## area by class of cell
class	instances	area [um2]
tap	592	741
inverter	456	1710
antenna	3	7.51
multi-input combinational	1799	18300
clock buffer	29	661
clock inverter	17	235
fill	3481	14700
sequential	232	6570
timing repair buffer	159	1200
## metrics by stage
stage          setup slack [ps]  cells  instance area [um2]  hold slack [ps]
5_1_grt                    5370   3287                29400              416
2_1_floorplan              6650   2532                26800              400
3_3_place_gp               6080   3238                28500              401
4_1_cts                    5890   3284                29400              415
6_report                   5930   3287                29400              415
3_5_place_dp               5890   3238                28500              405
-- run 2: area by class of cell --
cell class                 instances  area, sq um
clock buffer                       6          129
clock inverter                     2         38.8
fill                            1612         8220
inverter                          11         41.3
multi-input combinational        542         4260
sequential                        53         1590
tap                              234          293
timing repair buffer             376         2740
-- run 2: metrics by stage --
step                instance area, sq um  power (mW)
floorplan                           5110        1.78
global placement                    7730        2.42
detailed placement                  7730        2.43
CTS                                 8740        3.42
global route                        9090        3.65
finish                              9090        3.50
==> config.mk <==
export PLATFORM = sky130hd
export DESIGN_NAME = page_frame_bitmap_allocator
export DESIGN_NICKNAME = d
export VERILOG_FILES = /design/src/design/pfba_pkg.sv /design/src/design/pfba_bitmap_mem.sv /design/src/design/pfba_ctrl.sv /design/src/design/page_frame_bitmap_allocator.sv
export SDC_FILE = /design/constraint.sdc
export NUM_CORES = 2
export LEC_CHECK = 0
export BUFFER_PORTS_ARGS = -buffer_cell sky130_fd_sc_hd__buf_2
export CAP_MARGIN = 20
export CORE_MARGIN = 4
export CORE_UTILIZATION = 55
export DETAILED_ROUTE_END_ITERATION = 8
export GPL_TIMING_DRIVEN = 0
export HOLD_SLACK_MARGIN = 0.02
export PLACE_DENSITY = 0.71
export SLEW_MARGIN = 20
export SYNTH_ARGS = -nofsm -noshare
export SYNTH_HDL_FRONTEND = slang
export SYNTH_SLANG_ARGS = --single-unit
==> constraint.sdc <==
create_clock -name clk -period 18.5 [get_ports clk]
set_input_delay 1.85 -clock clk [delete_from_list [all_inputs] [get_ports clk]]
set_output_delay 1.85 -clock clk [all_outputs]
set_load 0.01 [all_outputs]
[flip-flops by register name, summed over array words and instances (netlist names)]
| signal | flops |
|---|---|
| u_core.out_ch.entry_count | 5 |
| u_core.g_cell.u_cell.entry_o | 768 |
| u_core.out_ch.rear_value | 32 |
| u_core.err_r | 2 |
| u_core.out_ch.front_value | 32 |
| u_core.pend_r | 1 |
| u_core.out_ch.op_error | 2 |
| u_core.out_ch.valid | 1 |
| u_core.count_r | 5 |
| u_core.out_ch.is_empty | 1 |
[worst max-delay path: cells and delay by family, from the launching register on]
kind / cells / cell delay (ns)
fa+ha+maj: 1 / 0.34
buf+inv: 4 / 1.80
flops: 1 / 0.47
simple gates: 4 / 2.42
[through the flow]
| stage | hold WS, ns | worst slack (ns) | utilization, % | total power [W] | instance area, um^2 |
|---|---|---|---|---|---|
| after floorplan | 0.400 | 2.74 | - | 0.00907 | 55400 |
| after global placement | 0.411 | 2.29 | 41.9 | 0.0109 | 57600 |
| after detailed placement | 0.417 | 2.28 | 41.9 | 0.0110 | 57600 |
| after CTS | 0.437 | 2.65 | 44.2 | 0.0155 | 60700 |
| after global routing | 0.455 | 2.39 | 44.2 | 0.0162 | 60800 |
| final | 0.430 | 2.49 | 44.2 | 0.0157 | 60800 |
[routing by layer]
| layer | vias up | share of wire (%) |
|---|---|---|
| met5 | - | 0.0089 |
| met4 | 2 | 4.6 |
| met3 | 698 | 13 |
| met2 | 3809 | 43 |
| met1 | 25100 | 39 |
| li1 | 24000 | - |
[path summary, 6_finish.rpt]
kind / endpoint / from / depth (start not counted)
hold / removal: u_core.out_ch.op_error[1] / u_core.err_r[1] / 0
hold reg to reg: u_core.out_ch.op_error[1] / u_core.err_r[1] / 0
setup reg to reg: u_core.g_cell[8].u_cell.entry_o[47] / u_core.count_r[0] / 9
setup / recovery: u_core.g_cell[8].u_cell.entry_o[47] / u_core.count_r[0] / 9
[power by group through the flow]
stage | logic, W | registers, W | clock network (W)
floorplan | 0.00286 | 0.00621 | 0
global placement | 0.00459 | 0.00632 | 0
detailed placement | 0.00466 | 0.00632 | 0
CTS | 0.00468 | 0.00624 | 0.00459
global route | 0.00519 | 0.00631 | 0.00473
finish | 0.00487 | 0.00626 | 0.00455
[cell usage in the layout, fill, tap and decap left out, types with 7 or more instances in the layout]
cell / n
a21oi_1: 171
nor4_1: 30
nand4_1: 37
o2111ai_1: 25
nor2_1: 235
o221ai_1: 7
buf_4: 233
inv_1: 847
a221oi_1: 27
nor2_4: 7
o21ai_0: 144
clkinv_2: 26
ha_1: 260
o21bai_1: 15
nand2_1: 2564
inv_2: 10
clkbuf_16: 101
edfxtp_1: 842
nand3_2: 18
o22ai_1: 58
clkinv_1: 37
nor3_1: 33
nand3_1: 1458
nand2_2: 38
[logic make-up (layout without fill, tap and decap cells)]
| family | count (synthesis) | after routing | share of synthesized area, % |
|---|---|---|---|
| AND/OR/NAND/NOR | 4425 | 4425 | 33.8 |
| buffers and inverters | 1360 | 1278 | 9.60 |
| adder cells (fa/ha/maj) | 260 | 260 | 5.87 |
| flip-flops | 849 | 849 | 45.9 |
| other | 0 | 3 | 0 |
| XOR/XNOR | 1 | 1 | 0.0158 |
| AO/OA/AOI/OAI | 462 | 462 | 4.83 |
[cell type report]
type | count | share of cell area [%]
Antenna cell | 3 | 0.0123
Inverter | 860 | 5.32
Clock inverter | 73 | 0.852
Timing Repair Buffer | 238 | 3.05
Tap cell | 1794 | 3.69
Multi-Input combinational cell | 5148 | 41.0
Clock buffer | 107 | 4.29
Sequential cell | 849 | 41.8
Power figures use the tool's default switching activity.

TASK GOAL: Lines holding "layer": please count them in the data above and reply with the number alone.

ANSWER FOR THIS EXERCISE: 2